It seems the State Department wrongly believes that marriage to a US citizen is often used by J-1 visa holders to bypass the requirement, that is why they are dragging the hardship waiver process to take longer than the requirement itself, it's a form of punishment for those who actually face severe hardship and cannot return home with their families. 

It is more complicated than simple punishment; DOS is not an entity to punish someone, just a raging bureaucracy involving both USICS and DOS branches. I doubt any individual DOS and USCIS staff member is interested in causing suffering to families and US citizens. Yet, the lack of explanation of ~24-48 months waiting time for a decision on the case makes it sound like a penalty to the individuals who claim hardships waiver.
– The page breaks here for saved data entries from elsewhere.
### config.mk
export PLATFORM = sky130hd
export DESIGN_NAME = audio_pwm_arbiter
export DESIGN_NICKNAME = d
export VERILOG_FILES = /design/src/rtl/audio_pwm_arbiter.sv
export SDC_FILE = /design/constraint.sdc
export NUM_CORES = 1
export LEC_CHECK = 0
export BUFFER_PORTS_ARGS = -buffer_cell sky130_fd_sc_hd__buf_2
export CAP_MARGIN = 40
export CORE_UTILIZATION = 34
export CTS_BUF_LIST = sky130_fd_sc_hd__clkbuf_4 sky130_fd_sc_hd__clkbuf_8
export DETAILED_ROUTE_END_ITERATION = 16
export HOLD_SLACK_MARGIN = 0.12
export PLACE_DENSITY = 0.57
export SETUP_SLACK_MARGIN = 0.05
export SLEW_MARGIN = 10
export SYNTH_ARGS = -nofsm -noshare
export SYNTH_HDL_FRONTEND = slang
export SYNTH_SLANG_ARGS = --single-unit
export TNS_END_PERCENT = 20
### constraint.sdc
create_clock -name clk -period 1.64 [get_ports clk]
set_input_delay 0.41 -clock clk [delete_from_list [all_inputs] [get_ports clk]]
set_output_delay 0.41 -clock clk [all_outputs]
set_load 0.02 [all_outputs]
### src/rtl/audio_pwm_arbiter.sv
// N-channel PCM-to-PWM output stage with per-period source arbitration and a periodic tick.
// Optional MIX_EN build: saturating mix of all enabled channels instead of priority select.
module audio_pwm_arbiter #(
    parameter int N_CH     = 2,
    parameter int SAMPLE_W = 8,
    parameter int TICK_DIV = 10000,
    localparam int CH_W    = (N_CH > 1) ? $clog2(N_CH) : 1
) (
    input  logic                       clk,
    input  logic                       sysreset,
    input  logic [N_CH-1:0]            ch_en,
    input  logic [N_CH-1:0]            ch_valid,
    input  logic [N_CH*SAMPLE_W-1:0]   ch_data,
    output logic [N_CH-1:0]            ch_ready,
    input  logic                       mute,
    output logic                       aud_pwm,
    output logic                       aud_sd,
    output logic [CH_W-1:0]            active_ch,
    output logic                       underrun,
    output logic                       tick
);

    localparam int TICK_W = $clog2(TICK_DIV);
    localparam logic [TICK_W-1:0]   TICK_LAST = TICK_W'(TICK_DIV - 1);
    localparam logic [SAMPLE_W-1:0] MIDSCALE  = SAMPLE_W'(1) << (SAMPLE_W - 1);

    logic [SAMPLE_W-1:0] pwm_cnt;
    logic [SAMPLE_W-1:0] duty;
    logic [TICK_W-1:0]   tick_cnt;

    logic                boundary;
    logic [CH_W-1:0]     sel;
    logic                none_en;
    logic [SAMPLE_W-1:0] sample [N_CH];

    logic [SAMPLE_W-1:0] duty_nxt;
    logic                sd_nxt;
    logic [CH_W-1:0]     act_nxt;
    logic                und_nxt;

    assign boundary = (pwm_cnt == '1);

    always_comb begin
        for (int unsigned i = 0; i < N_CH; i++) begin
            sample[i] = ch_data[i*SAMPLE_W +: SAMPLE_W];
        end
    end

    // Lowest enabled index wins; none_en flags an all-idle request vector.
    always_comb begin
        sel     = '0;
        none_en = 1'b1;
        for (int unsigned i = 0; i < N_CH; i++) begin
            if (none_en && ch_en[i]) begin
                sel     = CH_W'(i);
                none_en = 1'b0;
            end
        end
    end

`ifdef MIX_EN
    localparam int SUM_W = SAMPLE_W + $clog2(N_CH);
    localparam logic [SUM_W-1:0] FULL = SUM_W'((1 << SAMPLE_W) - 1);

    logic [SUM_W-1:0]    mix_sum;
    logic [SAMPLE_W-1:0] mix_sat;
    logic                any_valid;
    logic                any_missing;

    always_comb begin
        mix_sum     = '0;
        any_valid   = 1'b0;
        any_missing = 1'b0;
        for (int unsigned i = 0; i < N_CH; i++) begin
            if (ch_en[i]) begin
                if (ch_valid[i]) begin
                    mix_sum   = mix_sum + SUM_W'(sample[i]);
                    any_valid = 1'b1;
                end else begin
                    any_missing = 1'b1;
                end
            end
        end
        mix_sat = (mix_sum > FULL) ? '1 : mix_sum[SAMPLE_W-1:0];
    end

    always_comb begin
        duty_nxt = duty;
        sd_nxt   = aud_sd;
        act_nxt  = active_ch;
        und_nxt  = 1'b0;
        ch_ready = '0;
        if (boundary) begin
            ch_ready = ch_en;
            if (none_en) begin
                duty_nxt = '0;
                sd_nxt   = 1'b0;
            end else if (mute) begin
                duty_nxt = '0;
                sd_nxt   = 1'b0;
                act_nxt  = sel;
            end else begin
                duty_nxt = any_valid ? mix_sat : MIDSCALE;
                sd_nxt   = 1'b1;
                act_nxt  = sel;
                und_nxt  = any_missing;
            end
        end
    end
`else
    always_comb begin
        duty_nxt = duty;
        sd_nxt   = aud_sd;
        act_nxt  = active_ch;
        und_nxt  = 1'b0;
        ch_ready = '0;
        if (boundary && !none_en) begin
            ch_ready[sel] = 1'b1;
            act_nxt       = sel;
            if (mute) begin
                // Handshake still completes so the muted sample is consumed.
                duty_nxt = '0;
                sd_nxt   = 1'b0;
            end else if (ch_valid[sel]) begin
                duty_nxt = sample[sel];
                sd_nxt   = 1'b1;
            end else begin
                duty_nxt = MIDSCALE;
                sd_nxt   = 1'b1;
                und_nxt  = 1'b1;
            end
        end else if (boundary) begin
            duty_nxt = '0;
            sd_nxt   = 1'b0;
        end
    end
`endif

    always_ff @(posedge clk or negedge sysreset) begin
        if (!sysreset) begin
            pwm_cnt   <= '0;
            duty      <= '0;
            aud_pwm   <= 1'b0;
            aud_sd    <= 1'b0;
            active_ch <= '0;
            underrun  <= 1'b0;
        end else begin
            pwm_cnt   <= pwm_cnt + 1'b1;
            duty      <= duty_nxt;
            aud_sd    <= sd_nxt;
            active_ch <= act_nxt;
            underrun  <= und_nxt;
            aud_pwm   <= (pwm_cnt < duty);
        end
    end

    always_ff @(posedge clk or negedge sysreset) begin
        if (!sysreset) begin
            tick_cnt <= '0;
            tick     <= 1'b0;
        end else begin
            tick     <= (tick_cnt == TICK_LAST);
            tick_cnt <= (tick_cnt == TICK_LAST) ? '0 : tick_cnt + 1'b1;
        end
    end

endmodule

==> impl_metrics.ini, run 1 <==
[sta]
layout_min_cycle_time_ns = 1.95
holdWs_ns = 0.153
clock.fmax_mhz = 512
maxSlewViolCount = 0
finalCritPeriodShare_pct = 119
worst_pin_slew_ns = 0.447
finalHoldViolCount = 0
skew_ns = 0.00322
worst_slack_ns = -0.312
setup_viol = 10
max_slew_margin_pct = 70.2
grt_setup_unrepaired = yes

[setup_path]
reg2reg_to = duty[3]
cp_common_cell = buf_6
r2r_start = pwm_cnt[1]
worst-path-max-fanout = 4
crit_type = reg2out
crit_path_cell_trace = ha_2, and3_4, nand4_1, buf_6, nor2_4, buf_6
r2r_slack_ns = -0.09
arrival_ns = 1.54
max_stage_delay_ns = 0.35
r2r_cells = 6
critical_path_required_ns = 1.23
cp-end-kind = primary output
cp_slowest_cell = dfrtp_1
critPathLaunchType = flip-flop

[grt]
grt_overflow = 0
grt.total_usage_pct = 14.7
grt_max_degree = 36
antenna_found_initial = 0
grt_pass1_vias = 1252
grt_pass1_wl_mm = 5.88

[hold_path]
holdCritPathClass = in2async

[placement]
globalplace.congestion = 0.735
hpwl_mm = 2.58
placed_area_sq_um = 2170
dp_slack_ns = -0.0982
io_buffers = 29

[routing]
firstDrtPassIters = 4
wl_met2_mm = 1.59
top_layer = met4
drtAntennaViolNets = 0
wl_met1_mm = 1.78
wl_per_cell_um = 12.1
routed_wl_mm = 3.54
drt-initial-drc-count = 31
post_drt_via_cell_ratio = 4.64
vias = 1359
drc = 0
wl_met3_um = 112

[logic_synthesis]
yosysSeqAreaShare_pct = 50.3
ys_types = 38
synth.most_common_cell = dfrtp_1
synth_edf_count = 0
synthTopCellsByArea = dfrtp_1, ha_1, mux2i_1
syn_nets = 196
synth_area_per_cell_sq_um = 10.6
synth.largest_area_cell = dfrtp_1
yosysWarnings = 0
synthFlopType = dfrtp_1
syn-cell-area_sq_um = 1740
ys_ff_latch = 35
ys_top_cells_by_count = dfrtp_1, nand2_1, nor2_1, o21ai_0, inv_1
synth_top_area_share_pct = 50.3
async_reset_ff_share_pct = 100
synth_cells = 164

[finish]
final_nets = 258
multi_input_area_sq_um = 893
register_area_sq_um = 876
diodes = 0
drive_above_1_share_pct = 38.1
area_growth_pct = 35.3
fillers = 460
design_area_sq_um = 2360

[outcome]
outcome = finished, violations left
violations = setup timing

[floorplan]
fp-row-count = 25
initial_core_util_pct = 36.2
dieArea_sq_um = 5410
die_h_um = 73.6
core-area_sq_um = 4820
die-width_um = 73.6
ioPinCount = 30

[clocking]
clk_latency_ns = 0.28
root_buffer = clkbuf_8
clk_path_buf_depth = 2
cts_hold_buf = 0
cts_made_buffers = 5
htree_num_levels = 2
cts_tree = built
clock_sinks = 35
clkTransAtPathRegs_ns = 0.07

[job]
drv_cap = 0

[pwr]
p_leak_nw = 1.23
vdd_ir_drop_max_uv = 396
p_per_area_nw_per_um2 = 664
-- flip-flops by register name, summed over array words and instances (netlist names) --
name,cells
active_ch,1
aud_pwm,1
aud_sd,1
duty,8
pwm_cnt,8
tick,1
tick_cnt,14
underrun,1
-- worst max-delay path, delay by kind of cell, from the launching register on --
family | cells | cell delay [ns]
adder cells (fa/ha/maj) | 1 | 0.18
flip-flops | 1 | 0.35
buffers and inverters | 2 | 0.31
AND/OR/NAND/NOR | 3 | 0.41
-- where the power goes --
part | internal [W] | total [W] | switching (W)
logic | 0.0000354 | 0.0000785 | 0.0000431
clock network | 0.000329 | 0.000621 | 0.000292
registers | 0.000864 | 0.000865 | 0.000000481
-- per-stage QoR --
stage	instances	power, W	util [%]	setup TNS [ns]
2_1_floorplan	164	0.000908	-	-0.304
3_3_place_gp	283	0.000959	45.1	-0.0495
3_5_place_dp	283	0.000959	45.1	-0.349
4_1_cts	293	0.00159	48.3	-0.757
5_1_grt	293	0.00164	48.9	-1.98
6_report	293	0.00156	48.9	-1.19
I think it's just system runs itself into the condition that the only way a J-1 hardship waiver can work is if the applicant can obtain an O-1 visa to have the ability to wait for the decision otherwise, depending on how early the applicant files for the hardship wavier he most likely fulfill the 2YHR before the waiver decision is made making the whole category completely useless for the average person filing for it. The reasonable thing to do would be to make strict requirements for the waiver, i.e., supported by medical documents, as it is frequently health-related, but make the decision time the same as other categories. I think one of the problems is that hardship is a very vague term that in DOS's mind, requires a lot of time to investigate and look at from every perspective before reaching a conclusion, so paradoxically the very long decision time most likely done by the DOS in the interest of the applicant, but as usual, they fail to account that such a long waiting time cause even more hardships.